10 décembre 2022 – 16 avril 2023

Installé depuis 2019 à Montpellier, Djamel Tatah, né en 1959 à Saint-Chamond, formé à l’école des beaux-arts de Saint-Etienne, élabore depuis les années 1980 une peinture d’une grande sobriété, qui place la figure humaine, évanescente, au cœur de profonds aplats colorés. L’exposition du musée Fabre composée d’une quarantaine d’œuvres, au format souvent monumental, s’attache à mettre en lumière, au sein de cinq sections thématiques, la singularité de l’œuvre de Djamel Tatah, qui confère un rôle central à la question inhérente de la théâtralité. Des toiles historiques y dialoguent avec des toiles récentes, réalisées spécialement pour l’exposition.
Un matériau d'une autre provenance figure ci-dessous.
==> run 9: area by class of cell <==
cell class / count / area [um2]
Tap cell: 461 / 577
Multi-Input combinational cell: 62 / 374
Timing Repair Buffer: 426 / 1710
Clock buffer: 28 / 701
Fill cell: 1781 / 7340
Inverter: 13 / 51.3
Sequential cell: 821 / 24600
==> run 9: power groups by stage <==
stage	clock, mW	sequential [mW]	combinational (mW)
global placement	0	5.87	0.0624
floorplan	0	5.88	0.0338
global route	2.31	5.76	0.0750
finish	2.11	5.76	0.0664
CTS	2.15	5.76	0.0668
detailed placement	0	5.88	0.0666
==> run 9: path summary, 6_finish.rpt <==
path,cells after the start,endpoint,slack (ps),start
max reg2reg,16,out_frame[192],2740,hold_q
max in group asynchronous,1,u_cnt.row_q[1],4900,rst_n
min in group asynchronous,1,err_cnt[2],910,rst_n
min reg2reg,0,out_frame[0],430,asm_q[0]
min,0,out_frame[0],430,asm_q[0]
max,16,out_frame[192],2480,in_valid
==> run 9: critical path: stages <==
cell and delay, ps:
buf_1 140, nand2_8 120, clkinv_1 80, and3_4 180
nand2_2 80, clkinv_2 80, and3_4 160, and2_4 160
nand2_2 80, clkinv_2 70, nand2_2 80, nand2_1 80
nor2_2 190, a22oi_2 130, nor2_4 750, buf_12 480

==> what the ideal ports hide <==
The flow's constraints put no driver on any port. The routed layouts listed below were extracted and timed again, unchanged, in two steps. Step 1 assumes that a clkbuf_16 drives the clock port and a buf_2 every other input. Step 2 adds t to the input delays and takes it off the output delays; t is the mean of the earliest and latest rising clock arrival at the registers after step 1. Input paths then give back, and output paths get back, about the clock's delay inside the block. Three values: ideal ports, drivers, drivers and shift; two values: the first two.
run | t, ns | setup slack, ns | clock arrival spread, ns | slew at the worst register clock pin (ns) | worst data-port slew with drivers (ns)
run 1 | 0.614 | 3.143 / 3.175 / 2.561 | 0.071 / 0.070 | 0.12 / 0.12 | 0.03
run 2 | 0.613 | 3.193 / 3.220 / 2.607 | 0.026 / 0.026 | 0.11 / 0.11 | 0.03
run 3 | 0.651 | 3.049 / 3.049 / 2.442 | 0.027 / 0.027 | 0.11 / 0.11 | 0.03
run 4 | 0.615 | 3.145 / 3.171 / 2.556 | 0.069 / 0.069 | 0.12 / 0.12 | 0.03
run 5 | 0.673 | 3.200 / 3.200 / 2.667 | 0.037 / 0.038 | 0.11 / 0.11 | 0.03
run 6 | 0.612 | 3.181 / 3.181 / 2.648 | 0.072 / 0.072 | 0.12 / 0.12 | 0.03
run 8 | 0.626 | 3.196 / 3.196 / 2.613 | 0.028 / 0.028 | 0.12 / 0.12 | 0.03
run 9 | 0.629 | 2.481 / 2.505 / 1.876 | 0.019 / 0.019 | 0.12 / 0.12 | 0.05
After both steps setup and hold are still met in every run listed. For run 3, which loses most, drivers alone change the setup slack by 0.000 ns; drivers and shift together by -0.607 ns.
Context: an optimization exercise on an open-source flow, tuned for small area. The choices shown serve that exercise and are no tape-out recipe. In this exercise RTL edits were held to simulation tests only and were not proved equivalent to the original.

==> flow/design.v (outline; a module is shown in full before it is edited, if it fits) <==
// module raster_core: 1650 lines
// module rc_fa: 4 lines
// module rc_ha: 4 lines
module raster_core #(
  parameter int XW = 7,
  parameter int YW = 6,
  parameter int CW = 6,
  parameter int DW = 3
) (
  input  logic            clk,
  input  logic            rst_n,
  input  logic            frame_start_in,
  input  logic            px_valid_in,
  input  logic [XW-1:0]   px_x_in,
  input  logic [YW-1:0]   px_y_in,
  input  logic [CW-1:0]   bg_color_in,
  input  logic [2*CW-1:0] poly_color_in,
  input  logic [2*XW-1:0] v0_x_in,
  input  logic [2*XW-1:0] v1_x_in,
  input  logic [2*XW-1:0] v2_x_in,
  input  logic [2*YW-1:0] v0_y_in,
  input  logic [2*YW-1:0] v1_y_in,
  input  logic [2*YW-1:0] v2_y_in,
  input  logic [2*DW-1:0] poly_depth_in,
  input  logic            en_screen_in,
  input  logic [1:0]      poly_enable_in,
  output logic [CW-1:0]   color_out,
  output logic            color_valid_out
);
  // ...
==> flow/flow/run.sh <==
#!/bin/bash
# Standard layout, with these changes:
#  - synthesis places the design's rc_fa / rc_ha adder cells directly as library
#    full / half adders (flow/premap.tcl, run right after the design is read);
#  - synthesis keeps yosys's default Brent-Kung carry chains (SYNTH_OPERATIONS_ARGS
#    set, so the Kogge-Stone map is not added);
#  - every port still gets its buffer, a buf_1;
#  - clock tree options below.
set -euo pipefail
bash standard.sh SYNTH_CANONICALIZE_TCL="$PWD/flow/premap.tcl" \
  SYNTH_OPERATIONS_ARGS=-noshare \
  BUFFER_PORTS_ARGS="-buffer_cell sky130_fd_sc_hd__buf_1" \
  CTS_ARGS="-sink_clustering_enable -repair_clock_nets -buf_list sky130_fd_sc_hd__clkbuf_2 sky130_fd_sc_hd__clkbuf_4 sky130_fd_sc_hd__clkbuf_8 -dont_use_dummy_load" finish > standard.log 2>&1
==> flow/flow/fa_map.v <==
// Map the design's adder cells straight onto the library's adder cells.
module rc_fa (input a, b, c, output s, co);
  sky130_fd_sc_hd__fa_1 _TECHMAP_REPLACE_ (.A(a), .B(b), .CIN(c), .SUM(s), .COUT(co));
endmodule

module rc_ha (input a, b, output s, co);
  sky130_fd_sc_hd__ha_1 _TECHMAP_REPLACE_ (.A(a), .B(b), .SUM(s), .COUT(co));
endmodule
==> flow/flow/premap.tcl <==
# Run after the design is read: place the design's rc_fa / rc_ha adder cells
# as library full / half adders, so the rest of synthesis keeps them as they are.
techmap -map [file join [file dirname [info script]] fa_map.v] t:rc_fa t:rc_ha
==> flow/standard.sh <==
#!/bin/bash
# synth_recipe.tcl (not shown) runs the flow's synth.tcl, then flattens the netlist and writes it again
# the make line also repeats each setting of config.mk as NAME=value (left out here)
make -C /OpenROAD-flow-scripts/flow DESIGN_CONFIG=/design/flow/config.mk WORK_HOME=/design/flow/orfs CLKGATE_MAP_FILE= SYNTH_SCRIPT=/design/flow/synth_recipe.tcl "${@:-finish}"
==> flow/config.mk <==
export PLATFORM = sky130hd
export DESIGN_NAME = raster_core
export DESIGN_NICKNAME = raster_core
export VERILOG_FILES = /design/flow/design.v
export SDC_FILE = /design/flow/constraint.sdc
export NUM_CORES = 4
export LEC_CHECK = 0
export CAP_MARGIN = 20
export CORE_MARGIN = 2
export CORE_UTILIZATION = 60
export PLACE_DENSITY = 0.75
export SLEW_MARGIN = 20
==> flow/constraint.sdc <==
create_clock -name core_clock -period 8.0 [get_ports {clk}]
set_input_delay 1.6000 -clock core_clock [delete_from_list [all_inputs] [get_ports {clk}]]
set_output_delay 1.6000 -clock core_clock [all_outputs]
set_load 0.01 [all_outputs]
From an optimization exercise on the open Yosys and OpenROAD flow, aimed at small area, a short achievable clock period and few clock cycles; shortcuts taken in it are not production practice. Where RTL was checked, it was by simulation tests only, not by an equivalence proof against the original. Power is estimated from default activity; no workload was simulated.

## lagoon
==> flow/design.v <==
`default_nettype none
package battleship_pkg;
    localparam int BOARD_ROWS  = 10;
    localparam int BOARD_COLS  = 10;
    localparam int NUM_SHIPS   = 5;
    localparam int FLEET_CELLS = 17;         
    typedef logic [3:0] coord_t;             
    typedef logic [2:0] ship_len_t;          
    typedef logic [2:0] ship_idx_t;          
    typedef logic [4:0] hit_count_t;         
    localparam logic [3*NUM_SHIPS-1:0] SHIP_LENGTHS = {3'd2, 3'd3, 3'd3, 3'd4, 3'd5};
    typedef enum logic [1:0] {
        cell_empty = 2'b00,
        cell_miss  = 2'b01,
        cell_hit   = 2'b10,
        cell_ship  = 2'b11
    } cell_t;
    typedef enum logic [2:0] {
        rk_placed   = 3'd0,
        rk_rejected = 3'd1,
        rk_miss     = 3'd2,
        rk_hit      = 3'd3,
        rk_win      = 3'd4
    } report_kind_t;
    typedef struct packed {
        logic   player;
        logic   horizontal;                  
        coord_t row;
        coord_t col;
    } request_t;
    typedef struct packed {
        report_kind_t kind;
        coord_t       row;
        coord_t       col;
        logic         player;                
    } report_t;
endpackage
`default_nettype wire
`timescale 1ns/1ps
`default_nettype none
module battleship_top (
    input  logic        clk,
    input  logic        reset,
    input  logic        read,
    input  logic [9:0]  req,
    output logic [11:0] data_out,
    output logic        data_ready
);
    localparam logic [2:0] K_PLACED = 3'd0, K_REJ = 3'd1, K_MISS = 3'd2,
                           K_HIT = 3'd3, K_WIN = 3'd4;
    function automatic logic ge4(input logic [3:0] a, input logic [3:0] b);
        logic [3:0] g, p;
        g = a & ~b;
        p = a | ~b;
        ge4 = g[3]
            | (p[3] & g[2])
            | (p[3] & p[2] & g[1])
            | (p[3] & p[2] & p[1] & p[0]);
    endfunction
    function automatic logic [3:0] sub_sat(input logic [3:0] a, input int k);
        sub_sat = 4'd0;
        for (int v = 0; v < 16; v++)
            if (a == 4'(v))
                sub_sat = (v >= k) ? 4'(v - k) : 4'd0;
    endfunction
    function automatic logic [3:0] add_k(input logic [3:0] a, input int k);
        add_k = 4'd0;
        for (int v = 0; v < 16; v++)
            if (a == 4'(v))
                add_k = 4'(v + k);
    endfunction
    localparam logic [4:0] HITS_16 = 5'b10111;
    function automatic logic [4:0] lfsr_next(input logic [4:0] v);
        lfsr_next = {v[3:0], !(v[4] ^ v[2])};
    endfunction
    function automatic int lm1_of(input int k);
        case (k)
            0:       lm1_of = 4;
            1:       lm1_of = 3;
            4:       lm1_of = 1;
            default: lm1_of = 2;
        endcase
    endfunction
    logic        placing_q;          
    logic        over_q;             
    logic        turn_q;             
    logic        bsel_q;             
    logic [4:0]  sidx_q;             
    logic [4:0]  hits [2];           
    logic        f_place;            
    logic        f_shot;             
    logic        f_hit;              
    logic        f_win;              
    logic [3:0]  srow [10];          
    logic [3:0]  scol [10];
    logic        shor [10];
    logic [9:0]  shot0 [10];         
    logic [9:0]  shot1 [10];
    logic        placing, over, turn, bsel;
    logic [4:0]  sidx;
    logic        last_ship;          
    assign last_ship = f_place && sidx_q[4];
    assign placing = placing_q && !(last_ship && turn_q);
    assign over    = over_q || f_win;
    assign turn    = turn_q ^ (f_shot || last_ship);
    assign bsel    = bsel_q ^ (f_shot || (last_ship && !turn_q));
    assign sidx    = f_place ? {sidx_q[3:0], sidx_q[4]} : sidx_q;
    logic       p, h;
    logic [3:0] r, c;
    assign p = req[9];
    assign h = req[8];
    assign r = req[7:4];
    assign c = req[3:0];
    logic shooting;
    assign shooting = !placing && !over;
    logic [4:0] valid;
    logic [3:0] r_lo [5], r_hi [5], c_lo [5], c_hi [5];
    logic [3:0] r_lo_v [5], c_lo_h [5];
    always_comb
    begin
        for (int i = 0; i < 5; i++)
        begin
            logic [3:0] sr, sc;
            logic       sh;
            sr = bsel ? srow[5+i] : srow[i];
            sc = bsel ? scol[5+i] : scol[i];
            sh = bsel ? shor[5+i] : shor[i];
            r_lo[i] = sr;
            c_lo[i] = sc;
            r_hi[i] = sh ? sr : add_k(sr, lm1_of(i));
            c_hi[i] = sh ? add_k(sc, lm1_of(i)) : sc;
            if (i == 0 && sidx[1])
            begin
                r_lo_v[i] = sub_sat(sr, 3);
                c_lo_h[i] = sub_sat(sc, 3);
            end
            else if (sidx[4])
            begin
                r_lo_v[i] = sub_sat(sr, 1);
                c_lo_h[i] = sub_sat(sc, 1);
            end
            else
            begin
                r_lo_v[i] = sub_sat(sr, 2);
                c_lo_h[i] = sub_sat(sc, 2);
            end
        end
        valid[0] = !placing || !sidx[0];
        valid[1] = !placing || !(sidx[0] || sidx[1]);
        valid[2] = !placing || sidx[3] || sidx[4];
        valid[3] = !placing || sidx[4];
        valid[4] = !placing;
    end
    logic hz, vt;                    
    assign hz = placing && h;
    assign vt = placing && !h;
    logic overlap;
    always_comb
    begin
        overlap = 1'b0;
        for (int i = 0; i < 5; i++)
        begin
            logic ok_r, ok_c;
            ok_r = ge4(r_hi[i], r) && (vt ? ge4(r, r_lo_v[i]) : ge4(r, r_lo[i]));
            ok_c = ge4(c_hi[i], c) && (hz ? ge4(c, c_lo_h[i]) : ge4(c, c_lo[i]));
            overlap = overlap || (valid[i] && ok_r && ok_c);
        end
    end
    logic [9:0] rsel, csel;
    always_comb
    begin
        for (int i = 0; i < 10; i++)
        begin
            rsel[i] = (r == 4'(i));
            csel[i] = (c == 4'(i));
        end
    end
    logic was_shot;
    always_comb
    begin
        was_shot = 1'b0;
        for (int j = 0; j < 10; j++)
        begin
            logic colbit;
            colbit = 1'b0;
            for (int i = 0; i < 10; i++)
                colbit = colbit || (rsel[i] && turn && shot0[i][j])
                                || (rsel[i] && !turn && shot1[i][j]);
            was_shot = was_shot || (csel[j] && colbit);
        end
    end
    logic fits, turn_ok, on_board;
    logic [3:0] lim;
    always_comb
    begin
        if (sidx[0])      lim = 4'd5;        
        else if (sidx[1]) lim = 4'd6;
        else if (sidx[4]) lim = 4'd8;
        else              lim = 4'd7;
    end
    assign on_board = (r < 4'd10) && (c < 4'd10);
    assign fits     = h ? ((r < 4'd10) && ge4(lim, c)) : ((c < 4'd10) && ge4(lim, r));
    assign turn_ok  = (p == turn);
    logic place_ok, shot_ok, hit, win, last_hit;
    assign last_hit = bsel ? (hits[1] == HITS_16) : (hits[0] == HITS_16);
    assign place_ok = placing && turn_ok && fits && !overlap;
    assign shot_ok  = shooting && turn_ok && on_board && !was_shot;
    assign hit      = shot_ok && overlap;
    assign win      = hit && last_hit;
    assign data_out[11] = f_win;
    assign data_out[10] = f_shot && !f_win;
    assign data_out[9]  = (!f_place && !f_shot) || (f_hit && !f_win);
    always_ff @(posedge clk)
    begin
        data_out[8:0] <= {r, c, p};
        if (reset)
        begin
            data_ready <= 1'b0;
            placing_q  <= 1'b1;
            over_q     <= 1'b0;
            turn_q     <= 1'b0;
            bsel_q     <= 1'b0;
            sidx_q     <= 5'b00001;
            hits[0]    <= '0;
            hits[1]    <= '0;
            f_place    <= 1'b0;
            f_shot     <= 1'b0;
            f_hit      <= 1'b0;
            f_win      <= 1'b0;
        end
        else
        begin
            data_ready <= read;
            placing_q  <= placing;
            over_q     <= over;
            turn_q     <= turn;
            bsel_q     <= bsel;
            sidx_q     <= sidx;
            if (f_hit)
            begin
                if (bsel_q) hits[1] <= lfsr_next(hits[1]);
                else        hits[0] <= lfsr_next(hits[0]);
            end
            f_place    <= read && place_ok;
            f_shot     <= read && shot_ok;
            f_hit      <= read && hit;
            f_win      <= read && win;
        end
    end
    always_ff @(posedge clk)
    begin
        for (int k = 0; k < 5; k++)
        begin
            if (placing && sidx[k])
            begin
                if (turn)
                begin
                    srow[5+k] <= r;
                    scol[5+k] <= c;
                    shor[5+k] <= h;
                end
                else
                begin
                    srow[k] <= r;
                    scol[k] <= c;
                    shor[k] <= h;
                end
            end
        end
    end
    logic [9:0] mark0, mark1;
    always_comb
    begin
        for (int i = 0; i < 10; i++)
        begin
            mark0[i] = !reset && read && shooting && p && turn && rsel[i];
            mark1[i] = !reset && read && shooting && !p && !turn && rsel[i];
        end
    end
    always_ff @(posedge clk)
    begin
        for (int i = 0; i < 10; i++)
            for (int j = 0; j < 10; j++)
            begin
                shot0[i][j] <= (shot0[i][j] && !reset) || (mark0[i] && csel[j]);
                shot1[i][j] <= (shot1[i][j] && !reset) || (mark1[i] && csel[j]);
            end
    end
endmodule
`default_nettype wire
Héritier de l’art de la couleur des maîtres du Colorfield américain, l’œuvre des débuts de Djamel Tatah se réfère aux origines de la représentation picturale, que ce soit sur le plan de la primitivité du support (un assemblage de planches de bois qu’il conserve jusqu’en 1996) ou de « l’archaïcité moderne » de ses compositions. De frontales et hiératiques, Tatah évolue progressivement, suite à son passage à l’huile sur toile, vers des figures marquées par une forte gestualité. Inspiré par les corps en mouvement des danseurs, Tatah développe un ensemble d’œuvres mettant en évidence l’abstraction des figures, suspendues dans l’espace monochrome de ses toiles. En lévitation et extraites de tout contexte, elles vont jusqu’à signifier une « forme de disparition de l’être » que l’artiste tente de capter au sein de sa peinture.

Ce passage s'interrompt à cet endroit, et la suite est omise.